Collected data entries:
• • •
`src/rtl/mul_pkg.sv`:
```
// Shared definitions for the two-requester sign-magnitude multiplier arbiter.
package mul_pkg;
    localparam int OP_W  = 3;
    localparam int RES_W = 5;

    typedef enum logic [1:0] {
        IDLE = 2'd0,
        EXEC = 2'd1,
        DONE = 2'd2
    } state_t;
endpackage

```
`src/rtl/sm_mul3.sv`:
```
// Combinational 3-bit sign-magnitude multiplier producing a 5-bit sign-magnitude product.
module sm_mul3
    import mul_pkg::*;
(
    input  logic [OP_W-1:0]  a,
    input  logic [OP_W-1:0]  b,
    output logic [RES_W-1:0] r,
    output logic             sf,
    output logic             zf,
    output logic             dzf
);
    logic [3:0] mag;

    assign mag = {2'b00, a[1:0]} * {2'b00, b[1:0]};
    assign zf  = (mag == 4'd0);
    // A zero magnitude always yields +0, so negative-zero operands never leak a sign.
    assign sf  = (a[2] ^ b[2]) & ~zf;
    assign r   = {sf, mag};
    assign dzf = 1'b0;
endmodule

```
`src/rtl/mul_arbiter.sv`:
```
// Round-robin arbiter sharing one sign-magnitude multiplier between two requesters.
module mul_arbiter
    import mul_pkg::*;
#(
    parameter bit RR_INIT = 1'b0
) (
    input  logic             clk,
    input  logic             rst,
    input  logic             req0_valid,
    output logic             req0_ready,
    input  logic [OP_W-1:0]  req0_a,
    input  logic [OP_W-1:0]  req0_b,
    input  logic             req1_valid,
    output logic             req1_ready,
    input  logic [OP_W-1:0]  req1_a,
    input  logic [OP_W-1:0]  req1_b,
    output logic             rsp_valid,
    input  logic             rsp_ready,
    output logic             rsp_id,
    output logic [RES_W-1:0] rsp_r,
    output logic             rsp_sf,
    output logic             rsp_zf,
    output logic             rsp_dzf,
    output state_t           dbg_state
);
    // Handshake: a transfer occurs on a rising edge where valid and ready are both 1.
    // Request ready is high only in IDLE for the granted requester; rsp_valid stays
    // high in DONE with rsp_* held stable until rsp_ready.
    state_t          state;
    logic            prio;
    logic            op_id;
    logic [OP_W-1:0] op_a;
    logic [OP_W-1:0] op_b;
    logic            grant0;
    logic            grant1;
    logic [RES_W-1:0] mul_r;
    logic            mul_sf;
    logic            mul_zf;
    logic            mul_dzf;

    assign grant0     = req0_valid & (~req1_valid | (prio == 1'b0));
    assign grant1     = req1_valid & (~req0_valid | (prio == 1'b1));
    assign req0_ready = (state == IDLE) & ~rst & grant0;
    assign req1_ready = (state == IDLE) & ~rst & grant1;
    assign dbg_state  = state;

    sm_mul3 u_mul (
        .a   (op_a),
        .b   (op_b),
        .r   (mul_r),
        .sf  (mul_sf),
        .zf  (mul_zf),
        .dzf (mul_dzf)
    );

    always_ff @(posedge clk) begin
        if (rst) begin
            state     <= IDLE;
            prio      <= RR_INIT;
            op_id     <= 1'b0;
            op_a      <= '0;
            op_b      <= '0;
            rsp_valid <= 1'b0;
            rsp_id    <= 1'b0;
            rsp_r     <= '0;
            rsp_sf    <= 1'b0;
            rsp_zf    <= 1'b0;
            rsp_dzf   <= 1'b0;
        end else begin
            case (state)
                IDLE: begin
                    if (grant0) begin
                        op_a  <= req0_a;
                        op_b  <= req0_b;
                        op_id <= 1'b0;
                        prio  <= 1'b1;
                        state <= EXEC;
                    end else if (grant1) begin
                        op_a  <= req1_a;
                        op_b  <= req1_b;
                        op_id <= 1'b1;
                        prio  <= 1'b0;
                        state <= EXEC;
                    end
                end
                EXEC: begin
                    rsp_r     <= mul_r;
                    rsp_sf    <= mul_sf;
                    rsp_zf    <= mul_zf;
                    rsp_dzf   <= mul_dzf;
                    rsp_id    <= op_id;
                    rsp_valid <= 1'b1;
                    state     <= DONE;
                end
                DONE: begin
                    if (rsp_ready) begin
                        rsp_valid <= 1'b0;
                        state     <= IDLE;
                    end
                end
                default: state <= IDLE;
            endcase
        end
    end
endmodule

```
`config.mk`:
```
export PLATFORM = sky130hd
export DESIGN_NAME = mul_arbiter
export DESIGN_NICKNAME = d
export VERILOG_FILES = /design/src/rtl/mul_pkg.sv /design/src/rtl/sm_mul3.sv /design/src/rtl/mul_arbiter.sv
export SDC_FILE = /design/constraint.sdc
export NUM_CORES = 1
export LEC_CHECK = 0
export BUFFER_PORTS_ARGS = -buffer_cell sky130_fd_sc_hd__buf_4
export CAP_MARGIN = 0
export CORE_MARGIN = 2
export CORE_UTILIZATION = 48
export CTS_CLUSTER_DIAMETER = 40
export DETAILED_ROUTE_END_ITERATION = 7
export GPL_ROUTABILITY_DRIVEN = 1
export PLACE_DENSITY = 0.83
export SYNTH_ARGS = -nofsm -noshare
export SYNTH_HDL_FRONTEND = slang
export SYNTH_HIERARCHICAL = 1
export SYNTH_SLANG_ARGS = --single-unit
export TNS_END_PERCENT = 20
```
`constraint.sdc`:
```
create_clock -name clk -period 2.3 [get_ports clk]
set_clock_uncertainty 0.2 [all_clocks]
set_input_delay 0.575 -clock clk [delete_from_list [all_inputs] [get_ports clk]]
set_output_delay 0.575 -clock clk [all_outputs]
set_load 0.005 [all_outputs]
```
; ---- Word level (Yosys, flattened, before mapping)
; Index checks and enable logic that the tools add are counted.
[totals]
reg_bits = 19
out_inout_bits = 14
wordCells = 50
[op_classes]
mul = 1
eq_ne = 4
n_mux = 14
bitwise_logic = 14
n_reduce_logical = 7
[op_table]
columns = op, count
row1 = $mux W3, 4
row2 = $and A1 B1 Y1, 6
row3 = $mux W2, 3
row4 = $pmux W2 S3, 1
row5 = $reduce_and A2 Y1, 3
row6 = $mux W1, 5
row7 = $not A1 Y1, 5
row8 = $logic_not A4 Y1, 1
row9 = $mul A2 B2 Y4, 1
row10 = $reduce_bool A2 Y1, 2
row11 = $ne A3 B3 Y1 const B, 1
row12 = $eq A2 B1 Y1 const B, 1
row13 = $eq A2 B2 Y1 const B, 1
row14 = $logic_not A2 Y1, 1
row15 = $ne A2 B2 Y1 const B, 1
row16 = $or A1 B1 Y1, 2
row17 = $pmux W1 S2, 1
row18 = $xor A1 B1 Y1, 1

; ---- Longest topological paths before layout
[depth]
word_depth = 6
depth_mapped = 7
ltp_nobuf = 6

; ---- By module
; Netlist, hierarchy kept.
[modules_own_cells]
columns = module, instances, cells_per_inst, area_each_um2
row1 = mul_arbiter, 1, 97, 837.1
row2 = sm_mul3, 1, 12, 98.8

; ---- Least setup slack after synthesis
; Ideal clock, no wire load.
[synth_timing]
kind = input-to-output
startpoint = input rst
endpoint = output req0_ready
arrival_ps = 1050
slack_ps = 475
cell_stages = 2
path_buffers = 0
cell_sequence = or3_1 > nor2b_1
[synth_via]
elab_chain_cells = 3
[synth_lines]
columns = item, line
row1 = "start, declared", mul_arbiter.sv:8  ; input logic rst,
row2 = $not A1 Y1, mul_arbiter.sv:43  ; assign req0_ready = (state == IDLE) & ~rst & grant0;
row3 = $and A1 B1 Y1 (2 in a row), mul_arbiter.sv:43
row4 = "end, declared", mul_arbiter.sv:10  ; output logic req0_ready,
; Every way passes these cells.

; ---- Worst setup path in the final report
[layout_timing]
startpoint = register state[1] (netlist: dbg_state[1])
endpoint = output req1_ready
[layout_via]
elab_chain_cells = 3
[layout_lines]
columns = item, line
row1 = "start, declared", mul_arbiter.sv:29  ; state_t state;
row2 = "start signal, assigned", mul_arbiter.sv:58  ; state <= IDLE;
row3 = "start signal, assigned", mul_arbiter.sv:77  ; state <= EXEC;
row4 = "start signal, assigned", mul_arbiter.sv:83  ; state <= EXEC;
row5 = $logic_not A2 Y1, mul_arbiter.sv:44  ; assign req1_ready = (state == IDLE) & ~rst & grant1;
row6 = $and A1 B1 Y1 (2 in a row), mul_arbiter.sv:44
row7 = "end, declared", mul_arbiter.sv:14  ; output logic req1_ready,
; Every way passes these cells.

==> out/metrics.cfg <==
[timing]
setup_tns_ns = 0
period_share = 0.955
rsz0062_at_grt = no
hold_ws_ns = 0.261
slew_viol_final = 0
worst_pin_slew_ns = 0.635
slew_headroom = 0.575
final-hold-violation-count = 0
period_needed_ns = 2.20
finalSetupViolations = 0
clock.fmax_mhz = 455

[placement]
dp_hpwl_mm = 1.46
gp_congestion = 0.771
port_buffers = 30

[run]
drv_cap = 0

[pwr]
internal_power_mw = 0.631
combPwrFrac = 0.180
p_switching_mw = 0.209
power_frac_seq = 0.481
power.leakage_nw = 0.529
pwr_density_cell_nw_per_um2 = 691
power.share.clock = 0.338
ir_worst_vdd_v = 0.000431
switching_share = 0.249

[logic_synthesis]
ys.flop_type = dfxtp_1
synth.avg_cell_area_um2 = 8.59
ys_ff_latch = 20
syn_area_um2 = 936
yosysWarningCount = 6
synth_edf_count = 0
yosys.area.top_type = dfxtp_1
synth.area.top_cells = dfxtp_1 43%, a21oi_1 9.6%, nand2_1 7.2%
synthArstFlopShare = 0
synthesis.instances = 109
synth_cell_types = 27
yosysSeqAreaShare = 0.428
synth_top_area_frac = 0.428
synthesis.nets = 128

[clock_tree]
cts_tree = done
clkSinkCount = 20
clk_latency_ns = 0.31
root_buffer = clkbuf_4
cts_setup_buffers = 0
cts.path.max_buffers = 2
htreeDepth = 1
clkSlewWorstSetupHoldPaths_ns = 0.11
numCtsBuffers = 3

[worst_setup_path]
crit_slowest_cell = or3_1
crit_arrival_ns = 1.42
worstSetupEndpointType = output port
cpPeakStageDelay_ns = 0.44
start_kind = register
critical_path_class = reg2out
crit_fanout = 9
cp.required_ns = 1.52
path_cells = or3_1 > nor2_1 > buf_4

[detailed_routing]
routed_wl_mm = 1.87
detail-route-antenna-nets = 0
route.detailed.drc = 0
initialDrtViolationCount = 15
vias = 819
routedWlPerCell_um = 11.6
vias_per_cell = 5.09
drt_pre_antenna_iters = 4

[floorplanning]
die_x_um = 48.2
dieArea_um2 = 2320
initial_core_util = 0.525
rows = 15
coreArea_um2 = 1780
ioPinCount = 31
die_h_um = 48.2

[global_route]
antenna_found_initial = 0
gr-usage-all-layers = 0.190
grt_pass1_vias = 747
grt_pass1_wl_mm = 3.04
grt_max_degree = 20
grt_remaining_overflow = 0

[hold_path]
hold_path.class = reg2reg

[cells_and_area]
nNetsFinal = 156
diodes = 0
syn2layout_area_growth_pct = 29.9
drive_above_1_share = 0.324

[run_status]
status = complete, no violations

-- flip-flops by register name, indices dropped and copies added (netlist names), 2 cells and up --
signal     cells
op_b           3
dbg_state      2
op_a           3
rsp_r          5
-- layout make-up --
| cell class | instances | area, um^2 |
|---|---|---|
| Clock buffer | 3 | 22.5 |
| Clock inverter | 1 | 30.0 |
| Fill cell | 155 | 567 |
| Inverter | 2 | 7.51 |
| Multi-Input combinational cell | 78 | 482 |
| Sequential cell | 20 | 403 |
| Tap cell | 25 | 31.3 |
| Timing Repair Buffer | 32 | 240 |
-- worst paths after layout --
check | slack (ns) | start | end | cells past startpoint
setup / recovery | 0.10 | dbg_state[1] | req1_ready | 3
hold / removal | 0.26 | rsp_r[0] | rsp_r[0] | 2
setup reg to reg | 0.71 | op_a[1] | rsp_sf | 6
hold reg to reg | 0.26 | rsp_r[0] | rsp_r[0] | 2
-- cells in the mapped netlist (2+ instances only) --
cell and count:
a211oi_1 7, a21oi_1 18, and2_1 2, and2_2 2, buf_2 4, buf_4 2
clkbuf_1 3, dfxtp_1 20, ha_1 2, inv_1 2, mux2i_1 6, nand2_1 18
nor2_1 7, nor2b_1 2, o21ai_0 2
-- cell usage in the layout (no fill, tap or decap) --
master	instances
nor2_4	1
ha_1	2
o21ai_0	2
o211ai_1	1
nor3_2	1
clkbuf_4	3
mux2i_1	6
and2_2	2
a221oi_2	1
dfxtp_2	2
nor2b_1	2
nand2_1	18
and2_1	2
inv_1	2
or2_1	1
dfxtp_1	18
conb_1	1
a211oi_1	7
o31ai_1	1
a311oi_1	1
xnor2_1	1
nor2_1	7
or3_1	1
a21oi_1	18
a21boi_4	1
buf_4	32
nand2b_1	1
bufinv_16	1
-- through the flow --
step	cells	util	total power [mW]	cell area (um^2)	setup slack, ns
finish	161	0.682	0.840	1220	0.104
global route	161	0.682	0.881	1220	0.0232
CTS	161	0.681	0.846	1210	0.0560
detailed placement	157	0.651	0.563	1160	0.220
global placement	157	0.651	0.555	1160	0.277
floorplan	109	-	0.506	936	0.475
-- repair_timing --
| item | CTS | global route |
|---|---|---|
| endpoints found under the setup margin | 0 | 2 |
| gates resized for setup | 0 | 2 |
| hold buffers | 0 | 0 |
-- kinds of logic after synthesis --
kind of cell,Yosys count,share of synthesized area
flip-flops,20,0.428
AND/OR/NAND/NOR,36,0.186
buffers and inverters,11,0.0575
multiplexers,6,0.0642
other,1,0.00401
XOR/XNOR,1,0.00936
AO/OA/AOI/OAI,32,0.225
adder cells (fa/ha/maj),2,0.0267
-- routing by layer --
metal,routed length (um),track usage
met1,791,0.200
met5,0,0
met4,18,0.0703
met2,959,0.345
met3,101,0.0667
-- worst max-delay path: cells and delay by family (launching register included) --
family	cells	cell delay (ns)
simple gates	2	0.59
flops	1	0.40
buf+inv	1	0.13
-- power by group through the flow --
stage | combinational [mW] | clock, mW | sequential (mW)
after floorplan | 0.106 | 0 | 0.400
after global placement | 0.146 | 0 | 0.409
after detailed placement | 0.152 | 0 | 0.412
after CTS | 0.152 | 0.290 | 0.404
after global routing | 0.170 | 0.302 | 0.409
final | 0.152 | 0.284 | 0.405
Note: power is estimated with default switching activity, not from simulation.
• • •
Beginning at the line above with "power.share.clock = 0.338" and finishing at the line with "cell | 78 | 482 |", return each line exactly and return nothing else.

power.share.clock = 0.338
ir_worst_vdd_v = 0.000431
switching_share = 0.249

[logic_synthesis]
ys.flop_type = dfxtp_1
synth.avg_cell_area_um2 = 8.59
ys_ff_latch = 20
syn_area_um2 = 936
yosysWarningCount = 6
synth_edf_count = 0
yosys.area.top_type = dfxtp_1
synth.area.top_cells = dfxtp_1 43%, a21oi_1 9.6%, nand2_1 7.2%
synthArstFlopShare = 0
synthesis.instances = 109
synth_cell_types = 27
yosysSeqAreaShare = 0.428
synth_top_area_frac = 0.428
synthesis.nets = 128

[clock_tree]
cts_tree = done
clkSinkCount = 20
clk_latency_ns = 0.31
root_buffer = clkbuf_4
cts_setup_buffers = 0
cts.path.max_buffers = 2
htreeDepth = 1
clkSlewWorstSetupHoldPaths_ns = 0.11
numCtsBuffers = 3

[worst_setup_path]
crit_slowest_cell = or3_1
crit_arrival_ns = 1.42
worstSetupEndpointType = output port
cpPeakStageDelay_ns = 0.44
start_kind = register
critical_path_class = reg2out
crit_fanout = 9
cp.required_ns = 1.52
path_cells = or3_1 > nor2_1 > buf_4

[detailed_routing]
routed_wl_mm = 1.87
detail-route-antenna-nets = 0
route.detailed.drc = 0
initialDrtViolationCount = 15
vias = 819
routedWlPerCell_um = 11.6
vias_per_cell = 5.09
drt_pre_antenna_iters = 4

[floorplanning]
die_x_um = 48.2
dieArea_um2 = 2320
initial_core_util = 0.525
rows = 15
coreArea_um2 = 1780
ioPinCount = 31
die_h_um = 48.2

[global_route]
antenna_found_initial = 0
gr-usage-all-layers = 0.190
grt_pass1_vias = 747
grt_pass1_wl_mm = 3.04
grt_max_degree = 20
grt_remaining_overflow = 0

[hold_path]
hold_path.class = reg2reg

[cells_and_area]
nNetsFinal = 156
diodes = 0
syn2layout_area_growth_pct = 29.9
drive_above_1_share = 0.324

[run_status]
status = complete, no violations

-- flip-flops by register name, indices dropped and copies added (netlist names), 2 cells and up --
signal     cells
op_b           3
dbg_state      2
op_a           3
rsp_r          5
-- layout make-up --
| cell class | instances | area, um^2 |
|---|---|---|
| Clock buffer | 3 | 22.5 |
| Clock inverter | 1 | 30.0 |
| Fill cell | 155 | 567 |
| Inverter | 2 | 7.51 |
| Multi-Input combinational cell | 78 | 482 |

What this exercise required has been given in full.